- Source data
<file path="src/sv/rtu_pkg.sv">
// shared types and constants of the receive fifo with silence timeout
`default_nettype none
package rtu_pkg;

    typedef enum logic [2:0] {
        OP_RX       = 3'd0,
        OP_TICK     = 3'd1,
        OP_READ     = 3'd2,
        OP_TX_BEGIN = 3'd3,
        OP_TX_END   = 3'd4
    } t_op;

    typedef enum logic [1:0] {
        ST_IDLE,
        ST_FETCH,
        ST_EMIT
    } t_state;

    typedef struct packed {
        logic restart;
        logic stop;
        logic tick;
    } t_tmr_ctl;

    typedef struct packed {
        logic expire;
    } t_tmr_sts;

    localparam logic [6:0]  MAX_POP       = 7'd64;
    localparam logic [15:0] SILENCE_RESET = 16'd4096;

endpackage
`default_nettype wire

</file>
<file path="src/sv/rtu_if.sv">
// input and output stream interfaces of the receive fifo
`default_nettype none
interface rtu_in_if;
    logic       valid;
    logic       ready;
    logic [2:0] operation;
    logic [7:0] rx_byte;
    logic [6:0] read_count;

    modport source (output valid, output operation, output rx_byte, output read_count,
                    input ready);
    modport sink (input valid, input operation, input rx_byte, input read_count,
                  output ready);
endinterface

interface rtu_out_if;
    logic       valid;
    logic       ready;
    logic [7:0] read_data;
    logic       byte_valid;
    logic       last_of_run;
    logic       frame_done;
    logic [7:0] fill_level;
    logic       byte_dropped;

    modport source (output valid, output read_data, output byte_valid, output last_of_run,
                    output frame_done, output fill_level, output byte_dropped,
                    input ready);
    modport sink (input valid, input read_data, input byte_valid, input last_of_run,
                  input frame_done, input fill_level, input byte_dropped,
                  output ready);
endinterface
`default_nettype wire

</file>
<file path="src/sv/rtu_ram.sv">
// generic single-write, single-read ram with registered read data
`default_nettype none
module rtu_ram #(
    parameter int WIDTH = 8,
    parameter int DEPTH = 256
) (
    input  wire logic                     i_clk,
    input  wire logic                     i_we,
    input  wire logic [$clog2(DEPTH)-1:0] i_waddr,
    input  wire logic [WIDTH-1:0]         i_wdata,
    input  wire logic                     i_re,
    input  wire logic [$clog2(DEPTH)-1:0] i_raddr,
    output logic      [WIDTH-1:0]         o_rdata
);

    logic [WIDTH-1:0] r_mem [DEPTH];

    always_ff @(posedge i_clk) begin
        if (i_we) begin
            r_mem[i_waddr] <= i_wdata;
        end
        if (i_re) begin
            o_rdata <= r_mem[i_raddr];
        end
    end

endmodule
`default_nettype wire

</file>
<file path="src/sv/rtu_timer.sv">
// silence timer with its configuration register
`default_nettype none
module rtu_timer (
    input  wire logic             i_clk,
    input  wire logic             i_rst_n,
    input  wire logic             i_cfg_we,
    input  wire logic [15:0]      i_cfg_wdata,
    input  wire rtu_pkg::t_tmr_ctl i_ctl,
    output rtu_pkg::t_tmr_sts     o_sts
);

    logic [15:0] r_ticks, n_ticks;
    logic [15:0] r_count, n_count;
    logic        r_running, n_running;
    logic        low;

    // a count of zero or one both end on this tick
    assign low = (r_count <= 16'd1);
    assign o_sts.expire = i_ctl.tick && r_running && low;

    always_comb begin
        n_ticks   = i_cfg_we ? i_cfg_wdata : r_ticks;
        n_count   = r_count;
        n_running = r_running;
        if (i_ctl.restart) begin
            n_count   = r_ticks;
            n_running = 1'b1;
        end else if (i_ctl.stop) begin
            n_running = 1'b0;
        end else if (i_ctl.tick && r_running) begin
            if (low) begin
                n_count   = '0;
                n_running = 1'b0;
            end else begin
                n_count = r_count - 16'd1;
            end
        end
    end

    always_ff @(posedge i_clk) begin
        if (!i_rst_n) begin
            r_ticks   <= rtu_pkg::SILENCE_RESET;
            r_count   <= '0;
            r_running <= 1'b0;
        end else begin
            r_ticks   <= n_ticks;
            r_count   <= n_count;
            r_running <= n_running;
        end
    end

endmodule
`default_nettype wire

</file>
<file path="src/sv/rtu_ctrl.sv">
// sequencer, ring pointers and fill count, result register
`default_nettype none
module rtu_ctrl #(
    parameter int DEPTH = 256
) (
    input  wire logic                      i_clk,
    input  wire logic                      i_rst_n,
    rtu_in_if.sink                         i_in,
    rtu_out_if.source                      o_out,
    output rtu_pkg::t_tmr_ctl              o_tmr_ctl,
    input  wire rtu_pkg::t_tmr_sts         i_tmr_sts,
    output logic                           o_ram_we,
    output logic      [$clog2(DEPTH)-1:0]  o_ram_waddr,
    output logic      [7:0]                o_ram_wdata,
    output logic                           o_ram_re,
    output logic      [$clog2(DEPTH)-1:0]  o_ram_raddr,
    input  wire logic [7:0]                i_ram_rdata
);

    localparam int AW = $clog2(DEPTH);
    localparam int FW = (AW > 8) ? AW : 8;

    rtu_pkg::t_state r_state, n_state;

    logic [AW-1:0] r_wr_ptr, n_wr_ptr;
    logic [AW-1:0] r_rd_ptr, n_rd_ptr;
    logic [AW-1:0] r_count, n_count;
    logic          r_frame, n_frame;
    logic          r_tx, n_tx;
    logic [6:0]    r_rem, n_rem;
    logic [7:0]    r_data, n_data;
    logic          r_valid, n_valid;
    logic          r_last, n_last;
    logic          r_drop, n_drop;

    logic          in_xfer;
    logic          out_xfer;
    logic          full;
    logic          pop_start;
    logic [6:0]    clamp;
    logic [FW-1:0] fill_ext;

    assign in_xfer   = i_in.valid && i_in.ready;
    assign out_xfer  = o_out.valid && o_out.ready;
    assign full      = (r_count == AW'(DEPTH - 1));
    assign clamp     = (i_in.read_count > rtu_pkg::MAX_POP) ? rtu_pkg::MAX_POP
                                                            : i_in.read_count;
    assign pop_start = (i_in.operation == rtu_pkg::OP_READ) && (clamp != 7'd0)
                       && (r_count != '0);

    function automatic logic [AW-1:0] advance(input logic [AW-1:0] p);
        return (p == AW'(DEPTH - 1)) ? '0 : p + 1'b1;
    endfunction

    // next state
    always_comb begin
        n_state = r_state;
        unique case (r_state)
            rtu_pkg::ST_IDLE: begin
                if (in_xfer) begin
                    n_state = pop_start ? rtu_pkg::ST_FETCH : rtu_pkg::ST_EMIT;
                end
            end
            rtu_pkg::ST_FETCH: begin
                n_state = rtu_pkg::ST_EMIT;
            end
            rtu_pkg::ST_EMIT: begin
                if (out_xfer) begin
                    n_state = r_last ? rtu_pkg::ST_IDLE : rtu_pkg::ST_FETCH;
                end
            end
            default: begin
                n_state = rtu_pkg::ST_IDLE;
            end
        endcase
    end

    // outputs of the sequencer
    always_comb begin
        i_in.ready        = (r_state == rtu_pkg::ST_IDLE);
        o_out.valid       = (r_state == rtu_pkg::ST_EMIT);
        o_ram_re          = (in_xfer && pop_start) ||
                            ((r_state == rtu_pkg::ST_EMIT) && out_xfer && !r_last);
        o_ram_raddr       = r_rd_ptr;
        o_ram_we          = in_xfer && (i_in.operation == rtu_pkg::OP_RX) && !r_tx && !full;
        o_ram_waddr       = r_wr_ptr;
        o_ram_wdata       = i_in.rx_byte;
        o_tmr_ctl.restart = in_xfer && (i_in.operation == rtu_pkg::OP_RX) && !r_tx;
        o_tmr_ctl.stop    = in_xfer && (i_in.operation == rtu_pkg::OP_TX_BEGIN);
        o_tmr_ctl.tick    = in_xfer && (i_in.operation == rtu_pkg::OP_TICK);
    end

    // datapath next values
    always_comb begin
        n_wr_ptr = r_wr_ptr;
        n_rd_ptr = r_rd_ptr;
        n_count  = r_count;
        n_frame  = r_frame;
        n_tx     = r_tx;
        n_rem    = r_rem;
        n_data   = r_data;
        n_valid  = r_valid;
        n_last   = r_last;
        n_drop   = r_drop;
        if (in_xfer) begin
            n_data  = '0;
            n_valid = 1'b0;
            n_last  = 1'b1;
            n_drop  = 1'b0;
            case (i_in.operation)
                rtu_pkg::OP_RX: begin
                    if (!r_tx) begin
                        if (!full) begin
                            n_wr_ptr = advance(r_wr_ptr);
                            n_count  = r_count + 1'b1;
                        end else begin
                            n_drop = 1'b1;
                        end
                    end
                end
                rtu_pkg::OP_TICK: begin
                    if (i_tmr_sts.expire && (r_count != '0)) begin
                        n_frame = 1'b1;
                    end
                end
                rtu_pkg::OP_READ: begin
                    n_rem = clamp;
                end
                rtu_pkg::OP_TX_BEGIN: begin
                    n_tx = 1'b1;
                end
                rtu_pkg::OP_TX_END: begin
                    n_wr_ptr = '0;
                    n_rd_ptr = '0;
                    n_count  = '0;
                    n_frame  = 1'b0;
                    n_tx     = 1'b0;
                end
                default: begin
                end
            endcase
        end else if (r_state == rtu_pkg::ST_FETCH) begin
            // one byte popped per pass through fetch
            n_data   = i_ram_rdata;
            n_valid  = 1'b1;
            n_last   = (r_rem == 7'd1) || (r_count == AW'(1));
            n_drop   = 1'b0;
            n_rd_ptr = advance(r_rd_ptr);
            n_count  = r_count - 1'b1;
            n_rem    = r_rem - 7'd1;
        end
    end

    always_ff @(posedge i_clk) begin
        if (!i_rst_n) begin
            r_state  <= rtu_pkg::ST_IDLE;
            r_wr_ptr <= '0;
            r_rd_ptr <= '0;
            r_count  <= '0;
            r_frame  <= 1'b0;
            r_tx     <= 1'b0;
        end else begin
            r_state  <= n_state;
            r_wr_ptr <= n_wr_ptr;
            r_rd_ptr <= n_rd_ptr;
            r_count  <= n_count;
            r_frame  <= n_frame;
            r_tx     <= n_tx;
        end
    end

    always_ff @(posedge i_clk) begin
        r_rem   <= n_rem;
        r_data  <= n_data;
        r_valid <= n_valid;
        r_last  <= n_last;
        r_drop  <= n_drop;
    end

    // fill count is settled once the result is shown
    assign fill_ext = FW'(r_count);

    assign o_out.read_data    = r_data;
    assign o_out.byte_valid   = r_valid;
    assign o_out.last_of_run  = r_last;
    assign o_out.frame_done   = r_frame;
    assign o_out.fill_level   = (fill_ext > FW'(255)) ? 8'hFF : fill_ext[7:0];
    assign o_out.byte_dropped = r_drop;

endmodule
`default_nettype wire

</file>
<file path="src/sv/rtu_rx_fifo_frame_timeout_top.sv">
// receive fifo top: one transfer in, its results out, then ready again
// non-read operations: one result, valid the cycle after the input transfer
// reads: each byte passes through fetch, where the registered read port of the ring ram
// delivers it, then emit until the receiver takes it, before the next one is fetched; up to 64 bytes per read
// reset (synchronous, active low) clears pointers, flags and timer, and sets
// silence_ticks to 4096; ring contents are not cleared
`default_nettype none
module rtu_rx_fifo_frame_timeout_top #(
    parameter int DEPTH = 256
) (
    input  wire logic        i_clk,
    input  wire logic        i_rst_n,
    input  wire logic        i_cfg_we,
    input  wire logic [15:0] i_cfg_wdata,
    rtu_in_if.sink           i_in,
    rtu_out_if.source        o_out
);

    localparam int AW = $clog2(DEPTH);

    rtu_pkg::t_tmr_ctl tmr_ctl;
    rtu_pkg::t_tmr_sts tmr_sts;
    logic              ram_we;
    logic [AW-1:0]     ram_waddr;
    logic [7:0]        ram_wdata;
    logic              ram_re;
    logic [AW-1:0]     ram_raddr;
    logic [7:0]        ram_rdata;

    rtu_ctrl #(
        .DEPTH(DEPTH)
    ) u_ctrl (
        .i_clk       (i_clk),
        .i_rst_n     (i_rst_n),
        .i_in        (i_in),
        .o_out       (o_out),
        .o_tmr_ctl   (tmr_ctl),
        .i_tmr_sts   (tmr_sts),
        .o_ram_we    (ram_we),
        .o_ram_waddr (ram_waddr),
        .o_ram_wdata (ram_wdata),
        .o_ram_re    (ram_re),
        .o_ram_raddr (ram_raddr),
        .i_ram_rdata (ram_rdata)
    );

    rtu_timer u_timer (
        .i_clk       (i_clk),
        .i_rst_n     (i_rst_n),
        .i_cfg_we    (i_cfg_we),
        .i_cfg_wdata (i_cfg_wdata),
        .i_ctl       (tmr_ctl),
        .o_sts       (tmr_sts)
    );

    rtu_ram #(
        .WIDTH(8),
        .DEPTH(DEPTH)
    ) u_ring (
        .i_clk   (i_clk),
        .i_we    (ram_we),
        .i_waddr (ram_waddr),
        .i_wdata (ram_wdata),
        .i_re    (ram_re),
        .i_raddr (ram_raddr),
        .o_rdata (ram_rdata)
    );

endmodule
`default_nettype wire

</file>
<file path="src/flat_wrapper.sv">
// flat-port wrapper written by rule: the top's interface ports become plain ports
module rtu_rx_fifo_frame_timeout_top_flat 
#(
    parameter int DEPTH = 256
)
  (i_clk, i_rst_n, i_cfg_we, i_cfg_wdata, i_in_valid, i_in_operation, i_in_rx_byte, i_in_read_count, i_in_ready, o_out_valid, o_out_read_data, o_out_byte_valid, o_out_last_of_run, o_out_frame_done, o_out_fill_level, o_out_byte_dropped, o_out_ready);
  rtu_in_if i_in_i ();
  rtu_out_if o_out_i ();
  input  wire logic i_clk;
  input  wire logic i_rst_n;
  input  wire logic i_cfg_we;
  input  wire logic [15:0] i_cfg_wdata;
  input wire logic [$bits(i_in_i.valid)-1:0] i_in_valid;
  input wire logic [$bits(i_in_i.operation)-1:0] i_in_operation;
  input wire logic [$bits(i_in_i.rx_byte)-1:0] i_in_rx_byte;
  input wire logic [$bits(i_in_i.read_count)-1:0] i_in_read_count;
  output wire logic [$bits(i_in_i.ready)-1:0] i_in_ready;
  output wire logic [$bits(o_out_i.valid)-1:0] o_out_valid;
  output wire logic [$bits(o_out_i.read_data)-1:0] o_out_read_data;
  output wire logic [$bits(o_out_i.byte_valid)-1:0] o_out_byte_valid;
  output wire logic [$bits(o_out_i.last_of_run)-1:0] o_out_last_of_run;
  output wire logic [$bits(o_out_i.frame_done)-1:0] o_out_frame_done;
  output wire logic [$bits(o_out_i.fill_level)-1:0] o_out_fill_level;
  output wire logic [$bits(o_out_i.byte_dropped)-1:0] o_out_byte_dropped;
  input wire logic [$bits(o_out_i.ready)-1:0] o_out_ready;
  assign i_in_i.valid = i_in_valid;
  assign i_in_i.operation = i_in_operation;
  assign i_in_i.rx_byte = i_in_rx_byte;
  assign i_in_i.read_count = i_in_read_count;
  assign i_in_ready = i_in_i.ready;
  assign o_out_valid = o_out_i.valid;
  assign o_out_read_data = o_out_i.read_data;
  assign o_out_byte_valid = o_out_i.byte_valid;
  assign o_out_last_of_run = o_out_i.last_of_run;
  assign o_out_frame_done = o_out_i.frame_done;
  assign o_out_fill_level = o_out_i.fill_level;
  assign o_out_byte_dropped = o_out_i.byte_dropped;
  assign o_out_i.ready = o_out_ready;
  rtu_rx_fifo_frame_timeout_top #(.DEPTH(DEPTH)) u_core (.i_clk(i_clk), .i_rst_n(i_rst_n), .i_cfg_we(i_cfg_we), .i_cfg_wdata(i_cfg_wdata), .i_in(i_in_i), .o_out(o_out_i));
endmodule
</file>
<file path="config.mk">
export PLATFORM = sky130hd
export DESIGN_NAME = rtu_rx_fifo_frame_timeout_top_flat
export DESIGN_NICKNAME = d
export VERILOG_FILES = /design/src/sv/rtu_pkg.sv /design/src/sv/rtu_if.sv /design/src/sv/rtu_ram.sv /design/src/sv/rtu_timer.sv /design/src/sv/rtu_ctrl.sv /design/src/sv/rtu_rx_fifo_frame_timeout_top.sv /design/src/flat_wrapper.sv
export SDC_FILE = /design/constraint.sdc
export NUM_CORES = 2
export LEC_CHECK = 0
export BUFFER_PORTS_ARGS = -buffer_cell sky130_fd_sc_hd__buf_2
export CORE_ASPECT_RATIO = 0.7
export CORE_UTILIZATION = 41
export DETAILED_ROUTE_END_ITERATION = 12
export PLACE_DENSITY = 0.68
export SYNTH_ARGS = -nofsm -noshare
export SYNTH_HDL_FRONTEND = slang
export SYNTH_SLANG_ARGS = --single-unit
</file>
<file path="constraint.sdc">
create_clock -name i_clk -period 3.3 [get_ports i_clk]
set_input_delay 0.165 -clock i_clk [delete_from_list [all_inputs] [get_ports i_clk]]
set_output_delay 0.165 -clock i_clk [all_outputs]
set_load 0.01 [all_outputs]
</file>
==> impl_metrics.csv <==
group,metric,value,unit
power_and_ir_drop,p_sw_share,20.3,%
place,numPortBuffers,60,
final_layout,syn2layout_area_growth,15.5,%
final_layout,nets,4726,
worst_setup_path,reg2reg_to,"u_core.u_ring.o_rdata[6]$_DFFE_PP_",
logic_synthesis,synth_area,83900,µm²
global_routing,antenna_found_initial,8,
drt,drc,0,
global_routing,grt_pass1_wl,324000,µm
worst_setup_path,rrSetupSlack,-30,ps
power_and_ir_drop,p_int,41.5,mW
worst_setup_path,startpoint_type,"flip-flop",
die,io_pins,61,
final_layout,finish.instance_area,96900,µm²
logic_synthesis,synth-async-reset-ratio,0,%
sta,fin_worst_skew,60.4,ps
global_routing,grt_max_degree,124,
die,dieArea,206000,µm²
worst_setup_path,cp_common_cell,"mux2i_1",
global_routing,grt-busiest-layer,"met1",
logic_synthesis,ys_types,72,
drt,routed_wl,228000,µm
logic_synthesis,synth-seq-cells,2135,
power_and_ir_drop,p_per_area,537,nW/µm²
worst_setup_path,rr_worst_depth,8,
clock_tree,path_clk_slew,70,ps
power_and_ir_drop,vdd_ir_drop_max,0.421,mV
clock_tree,h-tree-depth,4,
die,initial_core_util,41.4,%
clock_tree,cts_setup_buffers,0,
outcome,failed_checks,"negative hold slack, negative setup slack",
sta,fin_hold_ws,-8.25,ps
clock_tree,cts-root-buf,"clkbuf_16",
worst_setup_path,crit_start,"u_core.u_ctrl.o_ram_raddr[0]$_SDFFE_PN0P_",
drt,firstDrtPassIters,8,
power_and_ir_drop,comb_power_share,2.2,%
die,die_x,543,µm
logic_synthesis,synth_cells,4148,
final_layout,fin_cells,7548,
drt,drt-initial-drc-count,7155,
logic_synthesis,ys_warn_count,0,
power_and_ir_drop,finalPower,52.1,mW
worst_setup_path,crit_slowest_cell,"or4_1",
sta,fin_crit_sh,101,%
flow_run,cap_violations,0,
logic_synthesis,synth-seq-area-share,75.6,%
sta,finalSetupViolCount,2,
worst_hold_path,hold_class,"in2reg",
place,placed_cells,7164,
clock_tree,clock_latency,830,ps
power_and_ir_drop,p_leak,29.9,nW
power_and_ir_drop,p_seq_share,57.1,%
logic_synthesis,synth_edf_count,2064,
power_and_ir_drop,p_clk_share,40.7,%
global_routing,grt_util_met1,33.2,%
sta,max_freq,300,MHz
sta,rsz0062_at_grt,"yes",
global_routing,grt_overflow_total,0,
place,place_area,90600,µm²
sta,tightest_slew,1100,ps
clock_tree,clk_path_buf_depth,4,
outcome,status,"finished with violations",
global_routing,grt_use_total,21.8,%
logic_synthesis,synthFlopType,"edfxtp_1",
sta,drv_slew,0,
worst_setup_path,crit_required,3870,ps
worst_setup_path,critPathKind,"reg2reg",
sta,relSlewSlack,26.2,%
sta,period_minus_slack,3330,ps
sta,setup_ws,-34.0,ps
final_layout,final_util,47.8,%
worst_setup_path,cp_slowest_stage_delay,600,ps
worst_setup_path,crit_chain,"buf_12 -> buf_4 -> mux4_2 -> mux2i_1 -> mux2i_1 -> o211ai_1 -> o21ai_1 -> or4_1",
drt,viasPerCell,6.01,
place,place_congestion,0.913,
drt,wire_per_inst,30.3,µm
place,hpwl,149000,µm
logic_synthesis,synth.avg_cell_area,20.2,µm²
global_routing,met2_usage,30.6,%
final_layout,layout-drive-gt1-share,28.4,%
worst_setup_path,critPathArrivalTime,3910,ps
drt,drtAntennaViolNets,0,
clock_tree,cts_tree,"done",
clock_tree,clock_sinks,2135,
drt,vias,45400,
sta,fin_tns_setup,-67.1,ps
die,die_h,380,µm
power_and_ir_drop,power.switching,10.6,mW
clock_tree,numCtsBuffers,188,
worst_setup_path,endpoint_kind,"flip-flop",
die,rows,138,
global_routing,grt_pass1_vias,43400,
worst_setup_path,crit_end,"u_core.u_ring.o_rdata[6]$_DFFE_PP_",
sta,hold_violations,7,
global_routing,grtUsageMet3,6.74,%
worst_setup_path,r2r-start,"u_core.u_ctrl.o_ram_raddr[0]$_SDFFE_PN0P_",
logic_synthesis,syn_nets,4199,
die,core_area,203000,µm²
worst_setup_path,cp_max_fo,13,
place,dp_slack,-368,ps
## cell families (layout without fill, tap and decap cells)
family	after synthesis	in the layout	synth area share (%)
other cells	0	4	0
simple gates	715	715	3.80
flops	2135	2135	75.6
compound gates	347	347	2.80
mux	658	658	15.7
buf+inv	265	931	1.79
fa+ha+maj	12	12	0.179
xor+xnor	16	16	0.167
## final cells by class
class | instances | area, µm²
diodes | 4 | 10.0
clock buffers | 233 | 4960
clock inverters | 96 | 747
fillers | 16500 | 106000
inverters | 20 | 76.3
multi-input cells | 1748 | 19100
flip-flops and latches | 2135 | 63400
well taps | 2730 | 3420
repair buffers | 582 | 5210
## flip-flops by register name, summed over array words and instances, names as in the netlist
| name | cells |
|---|---|
| u_core.u_ctrl.o_out.byte_valid | 1 |
| u_core.u_ctrl.o_out.frame_done | 1 |
| u_core.u_ctrl.o_ram_waddr | 8 |
| u_core.u_ctrl.fill_ext | 8 |
| u_core.u_ctrl.r_rem | 7 |
| u_core.u_ctrl.o_out.last_of_run | 1 |
| u_core.u_ctrl.o_out.read_data | 8 |
| u_core.u_ctrl.r_state | 2 |
| u_core.u_ring.o_rdata | 8 |
| u_core.u_timer.r_ticks | 16 |
| u_core.u_timer.r_running | 1 |
| u_core.u_timer.r_count | 16 |
| u_core.u_ctrl.o_out.byte_dropped | 1 |
| u_core.u_ctrl.r_tx | 1 |
| u_core.u_ctrl.o_ram_raddr | 8 |
| u_core.u_ring.r_mem | 2048 |
## placed cells by master, fill, tap and decap left out, types with 19 or more instances in the layout
cell type / Yosys / layout
mux2_2: 20 / 20
clkbuf_1: 94 / 41
nor2b_1: 22 / 19
dlygate4sd3_1: 0 / 53
clkinv_1: 2 / 37
nor3_1: 35 / 34
nor2_1: 364 / 361
o21ai_0: 55 / 54
dfxtp_1: 71 / 65
o22ai_1: 40 / 40
a22oi_1: 55 / 54
clkbuf_16: 0 / 192
nand2_1: 132 / 132
buf_12: 0 / 63
mux2i_1: 114 / 114
clkinv_2: 0 / 34
a211oi_1: 22 / 21
buf_4: 44 / 406
a21oi_1: 61 / 61
mux4_2: 524 / 524
nand3_1: 55 / 55
buf_2: 61 / 52
edfxtp_1: 2064 / 2064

- Problem to work on
What is the number of lines in the records that contain "modport"? Give that number only.

- Result of this exercise
4